В сентябре 1922 г. «Магнит», выйдя из американского порта Ном на Аляске, направился к острову Врангеля, давно оспаривавшемуся у России Англией, воспользовавшейся ослаблением русской государственной власти и попытавшейся отторгнуть его. Целью этого плавания стало восстановление российского владения островом и подъем на нем Андреевского флага. В двадцатых числах сентября, пройдя мыс Дежнева, «Магнит» около двух суток ждал перемены северных ветров, нагнавших массу льдов в Берингов пролив, через которые он не смог пробиться.
Вторую попытку преодолеть льды корабль предпринял через несколько дней, но она тоже оказалась безуспешной из-за постоянных северных ветров.

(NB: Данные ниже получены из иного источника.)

[src/rtl/core/tct_pkg.sv]
// ----------------------------------------------------------------------------
// tct_pkg
// Shared constants, codes and types of the toroidal column table.
// ----------------------------------------------------------------------------
package tct_pkg;

  localparam int SECTIONS   = 8;
  localparam int MAX_RADIUS = 15;
  localparam int CELLS      = 1024;
  localparam int CELL_W     = $clog2(CELLS);
  localparam int SEC_W      = (SECTIONS > 1) ? $clog2(SECTIONS) : 1;
  localparam int EDGE_W     = $clog2(2 * MAX_RADIUS + 2);
  localparam int AXIS_W     = EDGE_W + 1;
  localparam int QDEPTH     = 2;
  localparam int QPTR_W     = $clog2(QDEPTH);

  localparam logic [15:0] NO_MESH_CODE = 16'hFFFF;

  // operation codes
  localparam logic [2:0] OP_CLAIM     = 3'd0;
  localparam logic [2:0] OP_SET_VIS   = 3'd1;
  localparam logic [2:0] OP_CLEAR     = 3'd2;
  localparam logic [2:0] OP_QUERY     = 3'd3;
  localparam logic [2:0] OP_SET_MESH  = 3'd4;
  localparam logic [2:0] OP_SET_DIRTY = 3'd5;
  localparam logic [2:0] OP_OCCUPANT  = 3'd6;

  // register indexes
  localparam logic [1:0] CFG_RADIUS   = 2'd0;
  localparam logic [1:0] CFG_CENTRE_X = 2'd1;
  localparam logic [1:0] CFG_CENTRE_Z = 2'd2;

  // classified item, as queued between front and back
  typedef struct packed {
    logic [2:0]        op;
    logic [3:0]        sec;
    logic [15:0]       vis;
    logic [15:0]       mesh;
    logic              dirty;
    logic              inr;
    logic [AXIS_W-1:0] dx;
    logic [AXIS_W-1:0] dz;
    logic [31:0]       cx;
    logic [31:0]       cz;
  } item_t;

  // grid geometry and clear request from front to back
  typedef struct packed {
    logic [EDGE_W-1:0] edge_len;
    logic [EDGE_W-1:0] base_x;
    logic [EDGE_W-1:0] base_z;
    logic              clear_req;
  } geo_t;

  // one cell of the store
  typedef struct packed {
    logic                      valid;
    logic [SECTIONS-1:0]       dirty;
    logic [SECTIONS-1:0][15:0] vis;
    logic [SECTIONS-1:0][15:0] mesh;
    logic [31:0]               tag_x;
    logic [31:0]               tag_z;
  } row_t;

  typedef enum logic [1:0] {MOD_IDLE, MOD_RUN, MOD_FIX} mod_state_t;
  typedef enum logic [1:0] {BK_CLEAR, BK_IDLE, BK_EXEC} bk_state_t;

endpackage

[src/rtl/core/tct_queue.sv]
// ----------------------------------------------------------------------------
// tct_queue
// Short queue of classified words between front and back.
// ----------------------------------------------------------------------------
module tct_queue import tct_pkg::*; (
  input  logic  clk,
  input  logic  rst_n,
  input  logic  push,
  input  item_t push_item,
  input  logic  pop,
  output item_t head,
  output logic  full,
  output logic  empty
);

  item_t             ent_r [QDEPTH];
  logic [QPTR_W-1:0] wr_ptr_r, rd_ptr_r;
  logic [QPTR_W:0]   cnt_r;

  assign full  = (cnt_r == (QPTR_W+1)'(QDEPTH));
  assign empty = (cnt_r == '0);
  assign head  = ent_r[rd_ptr_r];

  // pointers and fill level
  always_ff @(posedge clk) begin
    if (!rst_n) begin
      wr_ptr_r <= '0;
      rd_ptr_r <= '0;
      cnt_r    <= '0;
    end else begin
      if (push) wr_ptr_r <= wr_ptr_r + 1'b1;
      if (pop) rd_ptr_r <= rd_ptr_r + 1'b1;
      if (push && !pop) cnt_r <= cnt_r + 1'b1;
      else if (pop && !push) cnt_r <= cnt_r - 1'b1;
    end
  end

  // entry storage
  always_ff @(posedge clk) begin
    if (push) ent_r[wr_ptr_r] <= push_item;
  end

endmodule

[config.mk]
export PLATFORM = sky130hd
export DESIGN_NAME = tct_queue
export DESIGN_NICKNAME = d
export VERILOG_FILES = /design/src/rtl/core/tct_pkg.sv /design/src/rtl/core/tct_queue.sv
export SDC_FILE = /design/constraint.sdc
export NUM_CORES = 1
export LEC_CHECK = 0
export BUFFER_PORTS_ARGS = -buffer_cell sky130_fd_sc_hd__clkbuf_2
export CAP_MARGIN = 0
export CORE_ASPECT_RATIO = 1.1
export CORE_MARGIN = 4
export CORE_UTILIZATION = 52
export CTS_CLUSTER_SIZE = 30
export DETAILED_ROUTE_END_ITERATION = 8
export PLACE_DENSITY = 0.77
export SLEW_MARGIN = 25
export SYNTH_ARGS = -nofsm -noshare
export SYNTH_HDL_FRONTEND = slang
export SYNTH_SLANG_ARGS = --single-unit
[constraint.sdc]
create_clock -name clk -period 9.3 [get_ports clk]
set_input_delay 1.395 -clock clk [delete_from_list [all_inputs] [get_ports clk]]
set_output_delay 1.395 -clock clk [all_outputs]
set_load 0.01 [all_outputs]
# Yosys cells after proc, flatten, opt, wreduce, memory -nomap -nowiden
# Memories as Yosys holds them, arrays and structs flattened. A register that Yosys moved wholly into a read port is not among the register bits.
# Index checks and enable logic that the tools add are counted.
# classes
n_shift,0
n_addsub,4
eq_ne,1
reduce_logical,6
magnitude_cmp,0
muxes,6
div,0
mul,0
bitwise,0
# op_table
operator,n
1-bit 2-to-1 mux,4
2-bit 2-to-1 mux,2
1-bit adder (second input constant),2
2-bit by 1-bit adder with 2-bit output (second input constant),1
2-bit equality test (second input constant),1
1-bit logical AND,2
1-bit logical NOT,2
2-bit logical NOT,1
2-bit nonzero test,1
2-bit by 1-bit subtractor with 2-bit output (second input constant),1
# word_totals
latchBits,0
reg_bits,4
wordCells,21
mem_bits_rw,234
mem_bits_ro,0
mem_count,1
# mem_list
name,depth,word_bits,read_ports,rd_clocked_by_memory_dff,wr,line_no,rtl
ent_r,2,117,1,1,1,tct_queue.sv:16,item_t ent_r [QDEPTH];

# Depth between registers and ports, before layout
# depth
ltp_word,4
depth_mapped,5
mapped_depth_nobuf,5

# Worst setup path before layout
# Ideal clock, no wire load.
# synth_path
kind,input to register
startpoint,input push
endpoint,memory ent_r[0][0] in the netlist's numbering (enable)
setup_time_ps,609
slack_ps,2187
arrival_time_ps,6504
cell_stages,1
path_cell_list,nor2b_1
# synth_between
elab_chain_cells,2
# synth_rtl
item,line_no,rtl
start: declaration,tct_queue.sv:8,"input logic push,"
1-bit 2-to-1 mux,tct_queue.sv:40,if (push) ent_r[wr_ptr_r] <= push_item;
1-bit 2-to-1 mux (not written as such),tct_queue.sv:40,
end: declaration,tct_queue.sv:16,
# No other way between the ends.

==> flow_summary.rst <==
.. list-table::
   :header-rows: 1

   * - Metric
     - Value
   * - Detailed-routing iteration count for the pre-antenna-repair pass
     - 4
   * - Leading area contributor after synthesis
     - sky130_fd_sc_hd__edfxtp_1
   * - Max-capacitance violation count
     - 0
   * - Vertical die dimension
     - 144.2 um
   * - Final routed DRC violation total
     - 0
   * - Biggest cell delay along the critical path
     - 0.95 ns
   * - Htree depth
     - 1
   * - Skew-Pair Late Insertion Delay
     - 0.49 ns
   * - Register-to-Register Path Depth
     - 2
   * - Main synth FF type
     - sky130_fd_sc_hd__edfxtp_1
   * - CTS sink cnt
     - 239
   * - Post-DR wirelength/cell
     - 19.05 um
   * - DR vias/cell
     - 5.096
   * - Destination of the worst register-to-register timing path
     - ent_r[1][73]$_DFFE_PP_
   * - Cell chain of the critical path
     - buf_4 > mux2_2 > clkbuf_2
   * - Overall die area
     - 19010 um2
   * - Source of the worst register-to-register timing path
     - wr_ptr_r$_SDFFE_PN0P_
   * - Synth Net Count
     - 508
   * - Share of flip-flops with an asynchronous set or reset after synthesis
     - 0%
   * - Worst hold path class
     - reg2reg
   * - Total negative setup slack
     - 0 ns
   * - Non-Filler Cell Area, Final
     - 10840 um2
   * - Pleak
     - 4.187 nW
   * - Global Route met1 Usage
     - 18.79%
   * - Longest Clk Path Bufs
     - 3
   * - Clock tree skew after final layout
     - 0.007752 ns
   * - Standard cell area after detailed placement
     - 10170 um2
   * - Grt met3 use
     - 6.507%
   * - Remaining antenna violation count after routing
     - 0
   * - Warnings, synthesis
     - 0
   * - Number of enable flip-flop cells after synthesis
     - 234
   * - Multi-input gate area
     - 1553 um2
   * - Post-detailed-routing wire length
     - 16330 um
   * - Number of buffer cells added on primary ports
     - 239
   * - Final worst-path cycle share
     - 44.98%
   * - Avg Cell Area, Syn
     - 22.72 um2
   * - End point of the critical path
     - head[115]
   * - Startpoint Class
     - flop
   * - Number of clock buffers inserted by TritonCTS
     - 23
   * - Leading cell types by count after synthesis
     - 234 x sky130_fd_sc_hd__edfxtp_1, 87 x sky130_fd_sc_hd__mux2_2, 30 x sky130_fd_sc_hd__mux2_4, 8 x sky130_fd_sc_hd__buf_2
   * - Maximum number of pins on one net before global-route repair
     - 85
   * - Power per cell area
     - 215.8 nW/um2
   * - Least setup slack across all paths after layout
     - 5.117 ns
   * - Peak fanout along the critical path
     - 64
   * - Reported net switching power
     - 0.0004951 W
   * - Fraction of power spent switching nets
     - 21.17%
   * - Data required time at the worst endpoint
     - 7.91 ns
   * - Number of global-route vias before repair
     - 4765
   * - Sequential standard cell area
     - 7131 um2
   * - Most instantiated library cell after synthesis
     - sky130_fd_sc_hd__edfxtp_1
   * - Part of the Yosys area used for sequential elements
     - 81.27%
   * - Horizontal die dimension
     - 131.8 um
   * - Area contributors post-synth
     - sky130_fd_sc_hd__edfxtp_1 80%, sky130_fd_sc_hd__mux2_2 11%, sky130_fd_sc_hd__mux2_4 5.1%
   * - Layout area overhead
     - 23.56%
   * - Final hold violations
     - 0
   * - Fraction of layout instances using a drive strength above 1
     - 60.03%
   * - Via total after detailed routing
     - 4367
   * - Overflow after GRT
     - 0
   * - Fraction of power consumed by combinational cells
     - 10.1%
   * - Routability Congestion
     - 0.7317
   * - Final critical path time including I/O delays and setup
     - 4.183 ns
   * - CTS resizes
     - 0
   * - Peak ir drop on the vdd network
     - 0.0002241 V
   * - Crit path capture type
     - output port
   * - Run status
     - finished clean
   * - Slew @ Worst Pin
     - 0.9767 ns
   * - Headroom to the max-slew limit
     - 34.88%
   * - Number of unique standard cell types used by synthesis
     - 17
   * - Antenna diode count
     - 0
   * - CTS clk-pin slew, worst paths
     - 0.06 ns
   * - Starting DRC count in detailed routing
     - 201
   * - Number of slew-limit violations in the final report
     - 0
   * - Number of hold buffers added after CTS
     - 0
   * - R2r setup slk
     - 7.30 ns
   * - Half-perimeter wire length of the detailed placement result
     - 11260 um
   * - Worst Setup Path Type
     - reg2out
   * - # setup viols final
     - 0
   * - Number of setup buffers added after CTS
     - 0
   * - Initial antenna violation count
     - 1
   * - Slowest cell on the critical path
     - sky130_fd_sc_hd__dfxtp_4
   * - Flip-flop and latch count after synthesis
     - 239
   * - Part of the power in the clock network
     - 35.5%
   * - Total internal power
     - 0.001843 W
   * - Filler cell count
     - 1146
   * - Number of nets in the finished design
     - 763
   * - Global-route wire length before repair
     - 24950 um
   * - Peak clock frequency supported by timing
     - 239.0 MHz
   * - Clock tree from TritonCTS
     - yes
   * - Arrival time reported for the critical path endpoint
     - 2.79 ns
   * - Initial Util
     - 53.37%
   * - Grt peak-use layer
     - met2
   * - Setup repair after global routing missed its margin
     - false
   * - Share of the synthesized area in the top cell type
     - 80.13%
   * - Rows
     - 49
   * - Global routing met2 resource utilization
     - 29.81%
   * - Cell area after technology mapping
     - 8770 um2
   * - Pre-CTS setup slack
     - 5.558 ns
   * - CTS root buf
     - sky130_fd_sc_hd__clkbuf_16
   * - Sequential fraction of design power
     - 54.3%
   * - Number of primary I/O pins
     - 240
   * - Total core area
     - 16430 um2
   * - Number of cells produced by synthesis
     - 386
   * - Global routing usage summed across all routing layers
     - 16.68%
## power groups by stage
stage | Combinational, W | Clock (W) | Sequential, W
2_1_floorplan | 0.000148 | 0 | 0.00128
3_3_place_gp | 0.000235 | 0 | 0.00129
3_5_place_dp | 0.000241 | 0 | 0.00130
4_1_cts | 0.000242 | 0.000852 | 0.00127
5_1_grt | 0.000256 | 0.000905 | 0.00128
6_report | 0.000237 | 0.000830 | 0.00127
## worst min-delay path by stage
stage                               start  cells after the start                     to  slack (ns)
finish              cnt_r[1]$_SDFFE_PN0P_                      2  cnt_r[1]$_SDFFE_PN0P_        0.52
global route        cnt_r[1]$_SDFFE_PN0P_                      2  cnt_r[1]$_SDFFE_PN0P_        0.58
CTS                 cnt_r[1]$_SDFFE_PN0P_                      2  cnt_r[1]$_SDFFE_PN0P_        0.52
detailed placement  cnt_r[1]$_SDFFE_PN0P_                      2  cnt_r[1]$_SDFFE_PN0P_        0.51
global placement    cnt_r[1]$_SDFFE_PN0P_                      2  cnt_r[1]$_SDFFE_PN0P_        0.48
floorplan           cnt_r[1]$_SDFFE_PN0P_                      2  cnt_r[1]$_SDFFE_PN0P_        0.47
## stage by stage
step	total power, W	utilization (%)	instances	hold WS (ns)
final	0.002338	65.95	857	0.5170
after global placement	0.001526	61.89	820	0.4782
after CTS	0.002367	65.95	857	0.5248
after floorplan	0.001433	-	386	0.4656
after detailed placement	0.001536	61.91	820	0.5140
after global routing	0.002438	65.95	857	0.5813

Не удалось это сделать и в последующем, более того, льды начали угрожать целости корпуса «Магнита». Ввиду отсутствия надежд пробиться сквозь ледовые заторы и необходимости вернуться на охрану берегов Камчатки корабль был вынужден оставить северные воды (права России, уже советской, на остров были восстановлены в 1924 г. экспедицией на канонерской лодке «Красный Октябрь» под руководством Б.В. Давыдова).

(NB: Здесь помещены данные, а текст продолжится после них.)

==> config.mk <==
export PLATFORM = sky130hd
export DESIGN_NAME = tct_front
export DESIGN_NICKNAME = d
export VERILOG_FILES = /design/src/rtl/core/tct_pkg.sv /design/src/rtl/core/tct_front.sv
export SDC_FILE = /design/constraint.sdc
export NUM_CORES = 1
export LEC_CHECK = 0
export ABC_AREA = 1
export BUFFER_PORTS_ARGS = -buffer_cell sky130_fd_sc_hd__buf_2
export CORE_MARGIN = 4
export CORE_UTILIZATION = 63
export CTS_CLUSTER_SIZE = 10
export DETAILED_ROUTE_END_ITERATION = 10
export PLACE_DENSITY = 0.84
export SLEW_MARGIN = 40
export SYNTH_ARGS = -nofsm -noshare
export SYNTH_HDL_FRONTEND = slang
export SYNTH_SLANG_ARGS = --single-unit
==> constraint.sdc <==
create_clock -name clk -period 9.8 [get_ports clk]
set_input_delay 1.47 -clock clk [delete_from_list [all_inputs] [get_ports clk]]
set_output_delay 1.47 -clock clk [all_outputs]
set_load 0.02 [all_outputs]
## config.mk

```make
export PLATFORM = sky130hd
export DESIGN_NAME = hexdump_line_formatter
export DESIGN_NICKNAME = d
export VERILOG_FILES = /design/src/rtl/core/hlf_pkg.sv /design/src/rtl/core/hlf_dpath.sv /design/src/rtl/core/hlf_ctrl.sv /design/src/rtl/core/hexdump_line_formatter.sv
export SDC_FILE = /design/constraint.sdc
export NUM_CORES = 1
export LEC_CHECK = 0
export BUFFER_PORTS_ARGS = -buffer_cell sky130_fd_sc_hd__clkbuf_2
export CAP_MARGIN = 20
export CORE_MARGIN = 1
export CORE_UTILIZATION = 40
export CTS_BUF_LIST = sky130_fd_sc_hd__clkbuf_4 sky130_fd_sc_hd__clkbuf_8
export CTS_CLUSTER_DIAMETER = 30
export CTS_CLUSTER_SIZE = 10
export DETAILED_ROUTE_END_ITERATION = 10
export SLEW_MARGIN = 20
export SYNTH_ARGS = -nofsm -noshare
export SYNTH_HDL_FRONTEND = slang
export SYNTH_SLANG_ARGS = --single-unit
```

## constraint.sdc

```tcl
create_clock -name clk -period 3.1 [get_ports clk]
set_input_delay 0.155 -clock clk [delete_from_list [all_inputs] [get_ports clk]]
set_output_delay 0.155 -clock clk [all_outputs]
set_load 0.005 [all_outputs]
```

«Магнит» в очередной раз вернулся в Петропавловск 25 октября 1922 г. Как оказалось, это плавание стало последним, совершенным в российских водах под Андреевским флагом. Корабль привез местному гарнизону 990 пудов оленины и обмундирование для воинских частей. В воскресный день 29 октября его команда провела в городском Народном доме традиционный танцевальный вечер, привлекший множество горожан. Такой же праздник намечался и на среду 1 ноября. Однако ему состояться было уже не суждено…

25 октября 1922 г. Владивосток заняла красная 5-я Дальневосточная армия. В столице Приморья установилась советская власть. Утром 1 ноября в Петропавловск на имя капитана 1-го ранга Б.П. Ильина пришла телеграмма от морского агента в Токио адмирала Б.П. Дудорова, извещавшая, что командующий Сибирской флотилией контр-адмирал Ю.К. Старк ушел из Владивостока с верными ему кораблями, войсками и беженцами в корейский порт Гензан.

Вечером генерал-майор П.М. Иванов-Мумжиев вызвал городского голову и официально сообщил ему о том, «что город Петропавловск, по причине падения города Владивостока и с ним власти правителя Дитерихса, будет местным отрядом, во главе с представителями правительства, покинут, и власть в городе передается Петропавловскому городскому самоуправлению».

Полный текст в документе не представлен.